Amazon and other companies have big plans for delivery drones. In order to get to the point where delivery drones are truly safe and ready to become mainstream technologies, though, one of the things that needs work is making them more agile and better able to deal with complex obstacles while flying. That’s something that researchers from MIT Computer Science and Artificial Intelligence Laboratory (CSAIL) have been working to improve.
Their new NanoMap technology promises to give drones the ability to consistently navigate at 20 miles per hour speeds through obstacle-packed locations such as forests or warehouses — in which even the slightest of miscalculations can result in a crash.
“NanoMap is a mapping system that enables drones to fly at high speeds through dense environments like forests and warehouses,” MIT CSAIL graduate student Pete Florence told Digital Trends. “The system’s key insight is that it actively models and accounts for the uncertainty of not being 100 percent confident about where the drone is located in space. This makes it a more flexible approach for flying in real-world environments that you can’t predict in advance, and creates a deeper integration between perception and control.”

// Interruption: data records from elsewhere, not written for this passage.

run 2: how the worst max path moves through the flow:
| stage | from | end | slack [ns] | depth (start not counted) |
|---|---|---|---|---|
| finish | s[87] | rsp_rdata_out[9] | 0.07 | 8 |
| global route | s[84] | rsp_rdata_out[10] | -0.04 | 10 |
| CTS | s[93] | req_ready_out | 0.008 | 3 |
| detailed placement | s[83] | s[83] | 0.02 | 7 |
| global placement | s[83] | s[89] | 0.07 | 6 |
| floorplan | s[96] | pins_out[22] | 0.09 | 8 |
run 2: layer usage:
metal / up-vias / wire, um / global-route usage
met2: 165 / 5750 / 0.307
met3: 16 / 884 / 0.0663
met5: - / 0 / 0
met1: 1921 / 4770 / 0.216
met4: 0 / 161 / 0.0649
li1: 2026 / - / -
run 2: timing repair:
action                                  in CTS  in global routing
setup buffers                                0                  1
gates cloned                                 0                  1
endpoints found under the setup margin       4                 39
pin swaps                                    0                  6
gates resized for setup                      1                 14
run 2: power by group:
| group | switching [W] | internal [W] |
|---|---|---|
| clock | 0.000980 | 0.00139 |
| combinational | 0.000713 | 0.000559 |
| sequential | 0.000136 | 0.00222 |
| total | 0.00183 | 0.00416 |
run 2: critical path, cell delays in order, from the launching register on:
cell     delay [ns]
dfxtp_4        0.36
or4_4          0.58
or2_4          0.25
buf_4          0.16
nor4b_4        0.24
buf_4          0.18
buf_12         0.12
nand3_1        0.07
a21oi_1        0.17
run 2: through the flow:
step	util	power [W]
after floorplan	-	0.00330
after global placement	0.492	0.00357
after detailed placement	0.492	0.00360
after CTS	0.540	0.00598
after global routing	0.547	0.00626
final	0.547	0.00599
$ cat config.mk
export PLATFORM = sky130hd
export DESIGN_NAME = ebr_bus_arbiter
export DESIGN_NICKNAME = d
export VERILOG_FILES = /design/src/ebr_pkg.sv /design/src/ebr_refresh_timer.sv /design/src/ebr_bus_arbiter.sv
export SDC_FILE = /design/constraint.sdc
export NUM_CORES = 1
export LEC_CHECK = 0
export BUFFER_PORTS_ARGS = -buffer_cell sky130_fd_sc_hd__buf_2
export CAP_MARGIN = 20
export CORE_UTILIZATION = 48
export CTS_BUF_LIST = sky130_fd_sc_hd__clkbuf_8 sky130_fd_sc_hd__clkbuf_16
export CTS_CLUSTER_DIAMETER = 120
export DETAILED_ROUTE_END_ITERATION = 8
export PLACE_DENSITY = 0.75
export SLEW_MARGIN = 30
export SYNTH_ARGS = -nofsm -noshare
export SYNTH_HDL_FRONTEND = slang
export SYNTH_HIERARCHICAL = 1
export SYNTH_SLANG_ARGS = --single-unit
$ cat constraint.sdc
create_clock -name ref_clk -period 3.7 [get_ports ref_clk]
set_input_delay 1.11 -clock ref_clk [delete_from_list [all_inputs] [get_ports ref_clk]]
set_output_delay 1.11 -clock ref_clk [all_outputs]
set_load 0.01 [all_outputs]
$ cat src/ebr_pkg.sv
`default_nettype none
package ebr_pkg;
    // ****************************************
    // Register map and field layout
    // ****************************************
    localparam int AW = 3;
    localparam int DW = 8;
    localparam logic [AW-1:0] A_REF_CTRL = 3'h0;
    localparam logic [AW-1:0] A_REF_CMP = 3'h1;
    localparam logic [AW-1:0] A_REF_CNT = 3'h2;
    localparam logic [AW-1:0] A_BUS_CTRL = 3'h3;
    localparam logic [AW-1:0] A_DRAM_CTRL = 3'h4;
    localparam logic [AW-1:0] A_STBY_CTRL = 3'h5;
    localparam logic [AW-1:0] A_STATUS = 3'h6;
    // refresh_control_reg
    localparam int F_CLK_SEL_LO = 0;
    localparam int F_CLK_SEL_MSB = 2;
    localparam int F_CONCUR = 3;
    localparam int F_SELF_SEL = 4;
    localparam int F_SELF_STAT = 5;
    // bus_control_reg
    localparam int F_IDLE_LEN = 0;
    localparam int F_IDLE_LO = 1;
    localparam int F_IDLE_HI = 2;
    localparam int F_DW_IDLE = 3;
    localparam int F_CANCEL_OE = 4;
    localparam int F_REL_EN = 5;
    // dram_access_control_reg and standby_control_reg
    localparam int F_SDR_IDLE = 0;
    localparam int F_PORT_EN = 0;
    localparam logic [DW-1:0] RST_REF_CTRL = 8'h00;
    localparam logic [DW-1:0] RST_BUS_CTRL = 8'h06;
    localparam logic [DW-1:0] RST_DRAM_CTRL = 8'h00;
    localparam logic [DW-1:0] RST_STBY_CTRL = 8'h01;
    localparam logic [DW-1:0] RST_CMP = 8'hff;
    // ****************************************
    // Spaces, timing and states
    // ****************************************
    localparam logic [1:0] SP_NORMAL = 2'h0;
    localparam logic [1:0] SP_DRAM = 2'h1;
    localparam logic [1:0] SP_SDRAM = 2'h2;
    localparam logic [2:0] IDLE_SHORT = 3'h1;
    localparam logic [2:0] IDLE_LONG = 3'h2;
    localparam logic [2:0] REFRESH_CYCLES = 3'h4;
    localparam int PRE_W = 12;
    typedef enum logic [2:0] {
        BS_IDLE, BS_GAP, BS_ACCESS, BS_RELEASED, BS_STANDBY
    } ebr_state_t;
endpackage
`default_nettype wire

$ cat src/ebr_refresh_timer.sv
`timescale 1ns/1ps
`default_nettype none
module ebr_refresh_timer #(
    parameter int CW = 8
) (
    input wire logic ref_clk, // System clock
    input wire logic srst, // Sync reset
    input wire logic [2:0] clk_sel, // Count rate, 0 stops
    input wire logic [CW-1:0] cmp, // Compare value
    input wire logic cnt_wr, // Software write of count
    input wire logic [CW-1:0] cnt_wdata, // Count write value
    output logic [CW-1:0] count, // Current count
    output logic match // One-cycle refresh request
);
    import ebr_pkg::*;

    logic [PRE_W-1:0] pre_reg;
    logic tick;

    // Divide ratio 2, 8, 32, 128, 512, 2048 or 4096 picked by the select field
    function automatic logic [PRE_W-1:0] div_mask(input logic [2:0] sel);
        logic [PRE_W-1:0] m;
        m = '0;
        case (sel)
            3'h1: m = 12'h001;
            3'h2: m = 12'h007;
            3'h3: m = 12'h01f;
            3'h4: m = 12'h07f;
            3'h5: m = 12'h1ff;
            3'h6: m = 12'h7ff;
            3'h7: m = 12'hfff;
            default: m = '0;
        endcase
        return m;
    endfunction

    always_ff @(posedge ref_clk) begin
        if (srst || clk_sel == 3'h0) begin
            pre_reg <= '0;
        end else begin
            pre_reg <= pre_reg + 1'b1;
        end
    end

    assign tick = (clk_sel != 3'h0) && ((pre_reg & div_mask(clk_sel)) == div_mask(clk_sel));

    always_ff @(posedge ref_clk) begin
        if (srst) begin
            count <= '0;
            match <= 1'b0;
        end else begin
            match <= 1'b0;
            if (cnt_wr) begin
                count <= cnt_wdata;
            end else if (tick) begin
                if (count == cmp) begin
                    count <= '0;
                    match <= 1'b1;
                end else begin
                    count <= count + 1'b1;
                end
            end
        end
    end
endmodule // ebr_refresh_timer
`default_nettype wire

$ cat src/ebr_bus_arbiter.sv
`timescale 1ns/1ps
`default_nettype none
// Summary of operation
// - Refresh counter runs upward once its clock select is non-zero.
// - Continuous SDRAM mode: no access overlaps refresh; concurrency option ignored.
// - Standby entry with self-refresh selected issues the self-refresh command.
// - Standby exit clears self-refresh status and leaves self-refresh.
// - Pending auto-refresh completes before self-refresh entry.
// - Idle cycle insertion is enabled after reset.
// - DRAM write then normal read inserts the programmed idle cycle.
// - SDRAM read idle follows its enable in continuous SDRAM mode, then condition and length.
// - Release only in expanded mode with release enable set.
// - On request, acknowledge goes low and bus drivers turn off.
// - While released, external accesses by internal masters wait.
// - While released, refresh and standby entry wait.
// - Cancel output goes low on pending work when enabled.
// - Request high ends release and raises acknowledge.
// - Release beats a simultaneous internal external access.
// - Refresh beats a simultaneous release request.
module ebr_bus_arbiter #(
    parameter int CW = 8
) (
    input wire logic ref_clk, // System clock
    input wire logic srst, // Sync reset
    input wire logic [ebr_pkg::AW-1:0] reg_addr, // Register index
    input wire logic [ebr_pkg::DW-1:0] reg_wdata, // Write data
    input wire logic reg_wr, // Write strobe
    input wire logic reg_rd, // Read strobe
    output logic [ebr_pkg::DW-1:0] reg_rdata, // Read data, next cycle
    input wire logic expanded_mode, // Externally expanded mode
    input wire logic sdram_cont_mode, // Continuous SDRAM space set
    input wire logic acc_req, // Internal external-access request
    input wire logic [1:0] acc_space, // Space of requested access
    input wire logic acc_write, // Requested access is a write
    input wire logic acc_done, // Granted access finished
    input wire logic standby_req, // Standby or clock-stop entry
    input wire logic standby_exit, // Standby wake-up
    input wire logic ext_bus_request_n, // Outside bus request
    output logic ext_bus_ack_n, // Bus acknowledge
    output logic bus_drive_en, // Address, data, control drive
    output logic release_cancel_request_n, // Cancel request out
    output logic acc_grant, // Access start pulse
    output logic idle_insert, // Idle cycle in progress
    output logic refresh_cmd, // Auto-refresh start pulse
    output logic self_refresh_cmd, // Self-refresh entry pulse
    output logic self_exit_cmd, // Self-refresh exit pulse
    output logic standby_ack, // Standby entered
    output logic standby_port_en // Port output enable in standby
);
    import ebr_pkg::*;

    // ****************************************
    // Registers
    // ****************************************
    logic [DW-1:0] ref_ctrl_reg, bus_ctrl_reg, dram_ctrl_reg, stby_ctrl_reg;
    logic [CW-1:0] cmp_reg;
    logic [CW-1:0] cnt_val;
    logic ref_match, self_stat_reg, refresh_pend_reg;
    logic [2:0] ref_busy_reg, gap_reg, gap_len;
    ebr_state_t state_reg, state_next;
    logic last_valid_reg, last_write_reg;
    logic [1:0] last_space_reg, cur_space_reg;
    logic release_ok, concur_ok, ref_start, acc_ok;

    always_ff @(posedge ref_clk) begin
        if (srst) begin
            ref_ctrl_reg <= RST_REF_CTRL;
            bus_ctrl_reg <= RST_BUS_CTRL;
            dram_ctrl_reg <= RST_DRAM_CTRL;
            stby_ctrl_reg <= RST_STBY_CTRL;
            cmp_reg <= CW'(RST_CMP);
        end else if (reg_wr) begin
            if (reg_addr == A_REF_CTRL) begin
                ref_ctrl_reg <= reg_wdata;
            end else if (reg_addr == A_REF_CMP) begin
                cmp_reg <= CW'(reg_wdata);
            end else if (reg_addr == A_BUS_CTRL) begin
                bus_ctrl_reg <= reg_wdata;
            end else if (reg_addr == A_DRAM_CTRL) begin
                dram_ctrl_reg <= reg_wdata;
            end else if (reg_addr == A_STBY_CTRL) begin
                stby_ctrl_reg <= reg_wdata;
            end
        end
    end

    always_ff @(posedge ref_clk) begin
        if (srst) begin
            reg_rdata <= '0;
        end else if (reg_rd) begin
            if (reg_addr == A_REF_CTRL) begin
                reg_rdata <= {ref_ctrl_reg[DW-1:F_SELF_STAT+1], self_stat_reg, ref_ctrl_reg[F_SELF_STAT-1:0]};
            end else if (reg_addr == A_REF_CMP) begin
                reg_rdata <= DW'(cmp_reg);
            end else if (reg_addr == A_REF_CNT) begin
                reg_rdata <= DW'(cnt_val);
            end else if (reg_addr == A_BUS_CTRL) begin
                reg_rdata <= bus_ctrl_reg;
            end else if (reg_addr == A_DRAM_CTRL) begin
                reg_rdata <= dram_ctrl_reg;
            end else if (reg_addr == A_STBY_CTRL) begin
                reg_rdata <= stby_ctrl_reg;
            end else if (reg_addr == A_STATUS) begin
                reg_rdata <= {2'h0, state_reg, (ref_busy_reg != 3'h0), refresh_pend_reg, self_stat_reg};
            end else begin
                reg_rdata <= '0;
            end
        end
    end

    // ****************************************
    // Refresh timing
    // ****************************************
    ebr_refresh_timer #(.CW(CW)) u_timer (
        .ref_clk(ref_clk),
        .srst(srst),
        .clk_sel(ref_ctrl_reg[F_CLK_SEL_MSB:F_CLK_SEL_LO]),
        .cmp(cmp_reg),
        .cnt_wr(reg_wr && reg_addr == A_REF_CNT),
        .cnt_wdata(CW'(reg_wdata)),
        .count(cnt_val),
        .match(ref_match)
    );

    // Concurrency option only counts outside continuous SDRAM mode
    assign concur_ok = ref_ctrl_reg[F_CONCUR] && !sdram_cont_mode;
    assign release_ok = expanded_mode && bus_ctrl_reg[F_REL_EN];
    // Refresh never starts while released or in standby
    assign ref_start = refresh_pend_reg && ref_busy_reg == 3'h0
        && (state_reg == BS_IDLE
        || (state_reg == BS_ACCESS && concur_ok && cur_space_reg == SP_NORMAL));
    assign acc_ok = ref_busy_reg == 3'h0 || (concur_ok && acc_space == SP_NORMAL);

    always_ff @(posedge ref_clk) begin
        if (srst) begin
            refresh_pend_reg <= 1'b0;
        end else if (ref_match) begin // Set wins over the start-clear
            refresh_pend_reg <= 1'b1;
        end else if (ref_start) begin
            refresh_pend_reg <= 1'b0;
        end
    end

    always_ff @(posedge ref_clk) begin
        if (srst) begin
            ref_busy_reg <= '0;
            refresh_cmd <= 1'b0;
        end else begin
            refresh_cmd <= ref_start;
            if (ref_start) begin
                ref_busy_reg <= REFRESH_CYCLES;
            end else if (ref_busy_reg != 3'h0) begin
                ref_busy_reg <= ref_busy_reg - 1'b1;
            end
        end
    end

    // ****************************************
    // Idle cycle decision
    // ****************************************
    function automatic logic [2:0] idle_need(input logic lv, input logic lw, input logic [1:0] ls,
        input logic nw, input logic [1:0] ns, input logic [DW-1:0] bc, input logic sdr_en, input logic cm);
        logic [2:0] len;
        len = bc[F_IDLE_LEN] ? IDLE_LONG : IDLE_SHORT;
        if (!lv) begin
            return 3'h0;
        end else if (lw && ls == SP_DRAM && !nw && ns == SP_NORMAL) begin
            return bc[F_DW_IDLE] ? len : 3'h0;
        end else if (lw) begin
            return 3'h0;
        end else if (ls == SP_SDRAM && cm && !sdr_en) begin
            return 3'h0;
        end else if ((bc[F_IDLE_LO] && ls != ns) || (bc[F_IDLE_HI] && ls == ns)) begin
            return len;
        end
        return 3'h0;
    endfunction

    assign gap_len = idle_need(last_valid_reg, last_write_reg, last_space_reg, acc_write, acc_space,
        bus_ctrl_reg, dram_ctrl_reg[F_SDR_IDLE], sdram_cont_mode);

    // ****************************************
    // Bus state machine
    // ****************************************
    always_comb begin
        state_next = state_reg;
        case (state_reg)
            BS_IDLE: begin
                if (refresh_pend_reg) begin
                    state_next = BS_IDLE;
                end else if (release_ok && !ext_bus_request_n && ref_busy_reg == 3'h0) begin
                    state_next = BS_RELEASED;
                end else if (standby_req && ref_busy_reg == 3'h0) begin
                    state_next = BS_STANDBY;
                end else if (acc_req && acc_ok) begin
                    state_next = (gap_len != 3'h0) ? BS_GAP : BS_ACCESS;
                end
            end
            BS_GAP: begin
                if (gap_reg == 3'h1) begin
                    state_next = BS_ACCESS;
                end
            end
            BS_ACCESS: begin
                if (acc_done) begin
                    state_next = BS_IDLE;
                end
            end
            BS_RELEASED: begin
                if (ext_bus_request_n) begin
                    state_next = BS_IDLE;
                end
            end
            BS_STANDBY: begin
                if (standby_exit) begin
                    state_next = BS_IDLE;
                end
            end
            default: state_next = BS_IDLE;
        endcase
    end

    always_ff @(posedge ref_clk) begin
        if (srst) begin
            state_reg <= BS_IDLE;
        end else begin
            state_reg <= state_next;
        end
    end

    always_ff @(posedge ref_clk) begin
        if (srst) begin
            gap_reg <= '0;
        end else if (state_reg == BS_IDLE && state_next == BS_GAP) begin
            gap_reg <= gap_len;
        end else if (gap_reg != 3'h0) begin
            gap_reg <= gap_reg - 1'b1;
        end
    end

    // Access history feeds the idle decision for the next access
    always_ff @(posedge ref_clk) begin
        if (srst) begin
            last_valid_reg <= 1'b0;
            last_write_reg <= 1'b0;
            last_space_reg <= SP_NORMAL;
            cur_space_reg <= SP_NORMAL;
        end else if (state_next == BS_ACCESS && state_reg != BS_ACCESS) begin
            last_valid_reg <= 1'b1;
            last_write_reg <= acc_write;
            last_space_reg <= acc_space;
            cur_space_reg <= acc_space;
        end
    end

    // ****************************************
    // Pin and command outputs
    // ****************************************
    always_ff @(posedge ref_clk) begin
        if (srst) begin
            ext_bus_ack_n <= 1'b1;
            bus_drive_en <= 1'b1;
            release_cancel_request_n <= 1'b1;
            acc_grant <= 1'b0;
            idle_insert <= 1'b0;
        end else begin
            ext_bus_ack_n <= state_next != BS_RELEASED;
            bus_drive_en <= state_next != BS_RELEASED;
            release_cancel_request_n <= !(state_reg == BS_RELEASED && bus_ctrl_reg[F_CANCEL_OE]
                && (acc_req || refresh_pend_reg || standby_req));
            acc_grant <= state_next == BS_ACCESS && state_reg != BS_ACCESS;
            idle_insert <= state_next == BS_GAP;
        end
    end

    always_ff @(posedge ref_clk) begin
        if (srst) begin
            self_refresh_cmd <= 1'b0;
            self_exit_cmd <= 1'b0;
            self_stat_reg <= 1'b0;
            standby_ack <= 1'b0;
            standby_port_en <= 1'b1;
        end else begin
            // Port enable must stay set while self-refresh is in use
            standby_port_en <= stby_ctrl_reg[F_PORT_EN];
            standby_ack <= state_next == BS_STANDBY;
            self_refresh_cmd <= 1'b0;
            self_exit_cmd <= 1'b0;
            if (state_reg == BS_IDLE && state_next == BS_STANDBY && ref_ctrl_reg[F_SELF_SEL]) begin
                self_refresh_cmd <= 1'b1;
                self_stat_reg <= 1'b1;
            end else if (state_reg == BS_STANDBY && state_next == BS_IDLE) begin
                self_exit_cmd <= self_stat_reg;
                self_stat_reg <= 1'b0;
            end
        end
    end
endmodule // ebr_bus_arbiter
`default_nettype wire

NanoMap consists of a depth-sensing system, which seamlessly stitches together a series of measurements concerning a drone’s surroundings. This allows it to anticipate what motion plans to make concerning both what it is currently looking at and also what it might see in the future. That’s different from existing drone piloting technologies that are routinely reliant on intricate maps that tell the drone exactly what is around it at any point.
The idea of a high-speed drone that doesn’t sweat the small details about its exact location sounds, at best, counterintuitive and, at worst, a bit scary, but MIT’s smart tech means it’s surprisingly effective. Without the NanoMap system being employed, MIT’s test drone crashed 28 percent of the time if it went off-course by more than 5 percent. With NanoMap, these crashes were reduced to only 2 percent of flights that veered 5 percent off course.
According to Pete Florence, the technology could theoretically also be used in any piece of hardware involved in navigation, including self-driving cars. There’s still a lot more work to be carried out, though.
“There’s much more that can be done in terms of improving our systems for planning, control, perception and local obstacle avoidance,” he said. “As an example, we intend to work on the system so that it can one day incorporate other pieces of information related to uncertainty, like being able to account for the uncertainty of the drone’s depth-sensing measurements.”